A small number of plans cover it under code D4381 (localized delivery of antimicrobial agents) — but it requires documentation of medical necessity and prior authorization in most cases. Don’t assume it’s covered; call your insurer before the appointment.
The ADA and Antibiotic Stewardship
The ADA released an updated clinical practice guideline in 2019 recommending that systemic antibiotics not be routinely prescribed for localized periodontal disease — citing antibiotic resistance concerns. Local delivery agents like Arestin avoid the systemic resistance issue because the antibiotic stays in the pocket rather than circulating through your body.
Still, the AAP notes that local delivery should be site-specific, not scatter-shot. The 2022 periodontal disease surveillance data from the CDC showed 57.6 million Americans with some form of gum disease — but not all cases are severe enough to warrant adjunctive antibiotics.
Questions to Ask Before Agreeing
- Which specific sites are you recommending Arestin for? Get the pocket depth numbers.
- Have these sites already had SRP and not responded? Or is this the first treatment attempt?
- What improvement are you expecting at the re-evaluation visit? Any good periodontist will have a measurable answer.
- What’s the per-site cost and the total? Get a written estimate.

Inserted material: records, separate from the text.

File: src/design/loss_holdoff.sv
// Loss detector: one pulse per line event, then a holdoff before the next
`timescale 1ns/100ps
`default_nettype none

module loss_holdoff #(
    parameter int HOLDOFF_CYCLES = 10_000_000
) (
    input  logic clk,
    input  logic i_rst,
    input  logic i_ena,
    input  logic i_event,
    output logic o_loss
);

    localparam int CNT_W = $clog2(HOLDOFF_CYCLES + 1);

    logic             holdoff;
    logic [CNT_W-1:0] hold_cnt;

    // Keeps the host from being flooded while the line stays bad
    always_ff @(posedge clk) begin
        if (i_rst || !i_ena) begin
            o_loss   <= 1'b0;
            holdoff  <= 1'b0;
            hold_cnt <= '0;
        end else begin
            // Pulse is one cycle even when the event persists
            o_loss <= i_event && !holdoff && !o_loss;

            if (o_loss) begin
                holdoff <= 1'b1;
            end else if (holdoff && (hold_cnt == CNT_W'(HOLDOFF_CYCLES - 1))) begin
                holdoff <= 1'b0;
            end

            if (holdoff && (hold_cnt != CNT_W'(HOLDOFF_CYCLES - 1))) begin
                hold_cnt <= hold_cnt + 1'b1;
            end else begin
                hold_cnt <= '0;
            end
        end
    end

endmodule

`default_nettype wire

Chlorhexidine chips (PerioChip) are an older, sometimes less expensive local antibiotic alternative — around $20–$40 per site at some practices. Systemic doxycycline (Periostat) is a low-dose oral antibiotic that some periodontists use instead of local delivery; it’s often $30–$80 for a 3-month course. Neither is a perfect substitute, but both are worth discussing as alternatives when cost is a factor.
The Bottom Line
Arestin isn’t a scam — it has real clinical backing for targeted use. But at $50–$100 per site on top of an already expensive deep cleaning, it deserves a direct conversation with your provider about why it’s being recommended for your specific pockets. Ask to see the probing chart. Ask what happens at the re-evaluation if you decline. Make an informed decision.